== Material provided ==

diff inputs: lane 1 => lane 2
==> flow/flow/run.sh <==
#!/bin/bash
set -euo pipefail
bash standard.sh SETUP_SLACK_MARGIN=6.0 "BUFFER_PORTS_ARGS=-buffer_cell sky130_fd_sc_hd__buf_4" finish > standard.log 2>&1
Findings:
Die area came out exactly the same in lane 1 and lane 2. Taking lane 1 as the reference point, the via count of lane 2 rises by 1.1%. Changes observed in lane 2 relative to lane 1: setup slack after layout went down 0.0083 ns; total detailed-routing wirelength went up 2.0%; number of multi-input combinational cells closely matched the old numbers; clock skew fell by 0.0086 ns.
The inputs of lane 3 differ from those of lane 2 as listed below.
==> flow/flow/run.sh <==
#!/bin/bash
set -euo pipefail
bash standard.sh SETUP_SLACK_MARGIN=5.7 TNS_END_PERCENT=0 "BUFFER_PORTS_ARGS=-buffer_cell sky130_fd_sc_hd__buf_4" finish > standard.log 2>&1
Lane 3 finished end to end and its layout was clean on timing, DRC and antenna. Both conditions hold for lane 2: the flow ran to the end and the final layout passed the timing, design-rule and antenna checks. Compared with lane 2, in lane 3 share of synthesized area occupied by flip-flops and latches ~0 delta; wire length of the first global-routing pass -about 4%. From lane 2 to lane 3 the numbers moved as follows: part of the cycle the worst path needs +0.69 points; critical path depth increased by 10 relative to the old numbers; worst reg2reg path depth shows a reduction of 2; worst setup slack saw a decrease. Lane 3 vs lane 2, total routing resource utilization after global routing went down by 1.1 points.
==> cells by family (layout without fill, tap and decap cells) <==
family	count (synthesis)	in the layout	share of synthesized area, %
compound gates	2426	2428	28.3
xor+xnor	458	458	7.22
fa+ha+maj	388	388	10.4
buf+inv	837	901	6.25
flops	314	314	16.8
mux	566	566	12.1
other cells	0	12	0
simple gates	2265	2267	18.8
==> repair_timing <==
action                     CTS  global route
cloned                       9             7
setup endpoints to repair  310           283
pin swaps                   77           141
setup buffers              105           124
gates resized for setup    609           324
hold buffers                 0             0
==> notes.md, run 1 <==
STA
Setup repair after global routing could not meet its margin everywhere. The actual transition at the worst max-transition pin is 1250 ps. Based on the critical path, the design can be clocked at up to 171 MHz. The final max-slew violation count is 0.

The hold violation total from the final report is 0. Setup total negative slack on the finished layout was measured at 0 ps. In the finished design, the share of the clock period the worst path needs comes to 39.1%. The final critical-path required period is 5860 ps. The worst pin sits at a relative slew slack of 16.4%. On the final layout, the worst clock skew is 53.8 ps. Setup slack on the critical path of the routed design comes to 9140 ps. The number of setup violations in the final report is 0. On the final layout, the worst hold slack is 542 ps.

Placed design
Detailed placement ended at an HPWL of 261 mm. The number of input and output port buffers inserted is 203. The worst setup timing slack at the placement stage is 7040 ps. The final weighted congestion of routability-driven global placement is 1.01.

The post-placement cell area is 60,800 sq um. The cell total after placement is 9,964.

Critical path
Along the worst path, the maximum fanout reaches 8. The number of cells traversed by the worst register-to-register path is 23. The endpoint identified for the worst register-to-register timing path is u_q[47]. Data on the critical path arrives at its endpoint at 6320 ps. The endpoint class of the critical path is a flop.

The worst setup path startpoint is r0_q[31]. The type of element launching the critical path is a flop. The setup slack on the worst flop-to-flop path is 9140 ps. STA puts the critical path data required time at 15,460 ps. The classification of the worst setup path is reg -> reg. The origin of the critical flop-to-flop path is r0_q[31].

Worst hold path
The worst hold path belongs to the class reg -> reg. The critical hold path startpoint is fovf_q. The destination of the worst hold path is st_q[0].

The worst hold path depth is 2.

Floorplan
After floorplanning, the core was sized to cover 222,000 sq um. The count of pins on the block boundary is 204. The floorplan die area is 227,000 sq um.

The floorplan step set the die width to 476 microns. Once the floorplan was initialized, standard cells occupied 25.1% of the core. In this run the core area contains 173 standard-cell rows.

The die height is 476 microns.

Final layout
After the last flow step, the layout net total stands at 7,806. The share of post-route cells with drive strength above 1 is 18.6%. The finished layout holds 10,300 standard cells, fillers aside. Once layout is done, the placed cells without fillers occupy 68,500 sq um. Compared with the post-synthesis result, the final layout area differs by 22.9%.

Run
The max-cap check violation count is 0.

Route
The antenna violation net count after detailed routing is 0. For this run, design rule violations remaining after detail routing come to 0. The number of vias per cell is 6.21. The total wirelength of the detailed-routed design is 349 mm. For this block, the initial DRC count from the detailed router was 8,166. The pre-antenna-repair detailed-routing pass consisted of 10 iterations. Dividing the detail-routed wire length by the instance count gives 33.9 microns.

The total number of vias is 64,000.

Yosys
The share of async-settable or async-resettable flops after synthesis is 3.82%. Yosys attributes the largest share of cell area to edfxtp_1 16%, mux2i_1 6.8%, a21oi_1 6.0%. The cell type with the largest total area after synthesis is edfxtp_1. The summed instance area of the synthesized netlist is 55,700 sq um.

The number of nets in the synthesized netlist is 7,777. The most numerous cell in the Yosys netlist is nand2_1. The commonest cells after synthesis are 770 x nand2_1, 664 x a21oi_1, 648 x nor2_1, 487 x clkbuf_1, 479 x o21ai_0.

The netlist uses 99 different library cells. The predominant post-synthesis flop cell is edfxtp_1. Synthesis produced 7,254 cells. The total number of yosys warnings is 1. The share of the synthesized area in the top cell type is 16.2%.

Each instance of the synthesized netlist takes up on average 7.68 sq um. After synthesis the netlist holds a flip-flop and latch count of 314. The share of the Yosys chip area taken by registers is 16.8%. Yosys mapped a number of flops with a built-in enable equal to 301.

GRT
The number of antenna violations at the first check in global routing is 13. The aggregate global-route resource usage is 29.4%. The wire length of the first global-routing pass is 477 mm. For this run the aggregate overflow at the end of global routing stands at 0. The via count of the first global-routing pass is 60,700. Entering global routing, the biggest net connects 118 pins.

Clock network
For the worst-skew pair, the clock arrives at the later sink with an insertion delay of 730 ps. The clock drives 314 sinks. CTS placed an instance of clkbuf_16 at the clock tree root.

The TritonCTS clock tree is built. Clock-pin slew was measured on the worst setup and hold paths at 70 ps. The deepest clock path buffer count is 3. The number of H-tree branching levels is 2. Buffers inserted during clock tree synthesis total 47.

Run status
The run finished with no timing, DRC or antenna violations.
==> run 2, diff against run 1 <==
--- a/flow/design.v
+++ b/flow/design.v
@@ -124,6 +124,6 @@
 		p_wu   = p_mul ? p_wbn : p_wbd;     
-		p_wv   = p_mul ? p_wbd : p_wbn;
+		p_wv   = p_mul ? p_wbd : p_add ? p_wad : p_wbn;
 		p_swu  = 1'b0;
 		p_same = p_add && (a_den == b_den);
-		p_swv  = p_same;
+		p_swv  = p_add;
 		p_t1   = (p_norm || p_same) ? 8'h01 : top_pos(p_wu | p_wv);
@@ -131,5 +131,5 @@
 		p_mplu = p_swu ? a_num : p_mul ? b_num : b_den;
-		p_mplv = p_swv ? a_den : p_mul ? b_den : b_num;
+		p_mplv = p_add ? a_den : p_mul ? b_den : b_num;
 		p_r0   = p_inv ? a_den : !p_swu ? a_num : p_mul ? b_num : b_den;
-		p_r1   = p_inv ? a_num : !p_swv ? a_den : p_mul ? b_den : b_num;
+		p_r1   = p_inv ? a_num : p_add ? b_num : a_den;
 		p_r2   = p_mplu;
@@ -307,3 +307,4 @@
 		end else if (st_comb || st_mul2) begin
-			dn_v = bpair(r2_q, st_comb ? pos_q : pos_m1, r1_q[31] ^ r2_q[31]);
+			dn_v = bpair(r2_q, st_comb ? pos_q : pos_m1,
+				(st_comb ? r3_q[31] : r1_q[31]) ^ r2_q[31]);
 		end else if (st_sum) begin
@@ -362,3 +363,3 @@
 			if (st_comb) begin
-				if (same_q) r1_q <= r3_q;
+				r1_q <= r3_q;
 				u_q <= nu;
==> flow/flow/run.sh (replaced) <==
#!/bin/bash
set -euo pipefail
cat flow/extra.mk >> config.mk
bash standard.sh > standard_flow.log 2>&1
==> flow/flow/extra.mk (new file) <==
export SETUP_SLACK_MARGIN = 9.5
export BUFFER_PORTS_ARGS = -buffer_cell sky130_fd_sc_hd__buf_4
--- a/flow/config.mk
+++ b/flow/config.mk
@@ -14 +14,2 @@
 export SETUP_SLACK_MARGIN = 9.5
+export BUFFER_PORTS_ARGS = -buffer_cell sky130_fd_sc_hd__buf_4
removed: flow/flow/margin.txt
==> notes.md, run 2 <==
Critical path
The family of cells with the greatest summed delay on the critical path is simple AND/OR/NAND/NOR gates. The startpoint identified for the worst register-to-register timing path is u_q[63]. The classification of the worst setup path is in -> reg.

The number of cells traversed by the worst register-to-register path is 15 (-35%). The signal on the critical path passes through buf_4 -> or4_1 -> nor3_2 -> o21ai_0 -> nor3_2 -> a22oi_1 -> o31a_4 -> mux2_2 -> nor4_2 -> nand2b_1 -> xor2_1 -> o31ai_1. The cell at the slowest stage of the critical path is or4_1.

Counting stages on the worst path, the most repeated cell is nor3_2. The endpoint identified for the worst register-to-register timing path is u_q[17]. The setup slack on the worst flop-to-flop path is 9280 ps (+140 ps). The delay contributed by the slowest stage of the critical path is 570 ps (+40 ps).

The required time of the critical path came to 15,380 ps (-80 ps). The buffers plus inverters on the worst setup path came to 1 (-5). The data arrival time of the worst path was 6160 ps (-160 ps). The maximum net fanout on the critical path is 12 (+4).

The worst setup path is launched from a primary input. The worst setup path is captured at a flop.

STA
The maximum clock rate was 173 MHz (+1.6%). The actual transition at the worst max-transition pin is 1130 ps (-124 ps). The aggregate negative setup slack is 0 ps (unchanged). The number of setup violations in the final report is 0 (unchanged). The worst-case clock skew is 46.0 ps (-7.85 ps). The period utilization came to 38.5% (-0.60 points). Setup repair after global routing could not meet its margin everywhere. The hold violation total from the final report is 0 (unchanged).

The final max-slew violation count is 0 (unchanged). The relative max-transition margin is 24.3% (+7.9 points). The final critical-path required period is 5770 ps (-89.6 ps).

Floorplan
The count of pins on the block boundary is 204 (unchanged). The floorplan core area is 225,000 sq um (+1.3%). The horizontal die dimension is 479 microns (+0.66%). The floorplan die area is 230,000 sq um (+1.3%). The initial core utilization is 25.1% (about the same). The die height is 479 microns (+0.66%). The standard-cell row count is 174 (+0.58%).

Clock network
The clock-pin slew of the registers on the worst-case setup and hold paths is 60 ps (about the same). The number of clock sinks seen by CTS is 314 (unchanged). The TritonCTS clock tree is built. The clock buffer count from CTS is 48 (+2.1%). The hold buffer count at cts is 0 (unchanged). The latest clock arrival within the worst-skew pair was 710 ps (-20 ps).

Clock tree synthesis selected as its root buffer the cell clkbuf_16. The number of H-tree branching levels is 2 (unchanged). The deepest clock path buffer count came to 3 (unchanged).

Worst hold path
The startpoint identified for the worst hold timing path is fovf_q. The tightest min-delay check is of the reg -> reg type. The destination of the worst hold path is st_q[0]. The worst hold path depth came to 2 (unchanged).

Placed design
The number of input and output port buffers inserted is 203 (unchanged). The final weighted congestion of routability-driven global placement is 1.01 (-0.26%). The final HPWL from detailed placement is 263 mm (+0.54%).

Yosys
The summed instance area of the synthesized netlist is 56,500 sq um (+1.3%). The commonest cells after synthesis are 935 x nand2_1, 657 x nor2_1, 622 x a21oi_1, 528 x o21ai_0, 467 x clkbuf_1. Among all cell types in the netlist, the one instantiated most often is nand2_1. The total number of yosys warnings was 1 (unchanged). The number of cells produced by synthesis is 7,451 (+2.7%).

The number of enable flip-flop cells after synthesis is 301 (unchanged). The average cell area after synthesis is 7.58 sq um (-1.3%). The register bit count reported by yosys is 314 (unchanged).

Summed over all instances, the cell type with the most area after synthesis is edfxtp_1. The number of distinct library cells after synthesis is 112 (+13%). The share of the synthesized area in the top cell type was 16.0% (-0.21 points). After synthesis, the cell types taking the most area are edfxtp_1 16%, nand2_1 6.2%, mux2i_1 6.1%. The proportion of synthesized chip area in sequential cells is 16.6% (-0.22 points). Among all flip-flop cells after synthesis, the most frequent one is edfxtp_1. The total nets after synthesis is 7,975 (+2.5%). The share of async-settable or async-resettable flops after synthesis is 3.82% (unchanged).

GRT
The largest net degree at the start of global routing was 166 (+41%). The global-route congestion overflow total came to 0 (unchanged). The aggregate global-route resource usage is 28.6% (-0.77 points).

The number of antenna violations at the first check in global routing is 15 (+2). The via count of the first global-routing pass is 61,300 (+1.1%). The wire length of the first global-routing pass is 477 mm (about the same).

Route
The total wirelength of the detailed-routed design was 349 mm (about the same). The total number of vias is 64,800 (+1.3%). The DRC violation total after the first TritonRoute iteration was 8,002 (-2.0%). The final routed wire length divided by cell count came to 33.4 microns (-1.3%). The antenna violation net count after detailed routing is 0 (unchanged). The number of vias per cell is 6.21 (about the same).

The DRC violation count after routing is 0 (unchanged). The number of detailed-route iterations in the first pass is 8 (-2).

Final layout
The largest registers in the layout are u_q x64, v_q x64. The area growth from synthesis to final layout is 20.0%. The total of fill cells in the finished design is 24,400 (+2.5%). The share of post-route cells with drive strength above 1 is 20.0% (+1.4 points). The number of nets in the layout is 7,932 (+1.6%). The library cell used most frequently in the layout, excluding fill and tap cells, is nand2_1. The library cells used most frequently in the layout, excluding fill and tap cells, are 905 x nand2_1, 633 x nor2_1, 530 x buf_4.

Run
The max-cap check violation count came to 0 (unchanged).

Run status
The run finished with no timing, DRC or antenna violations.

===

In the records above, how many lines hold the string "placement"? Respond with that number only.

3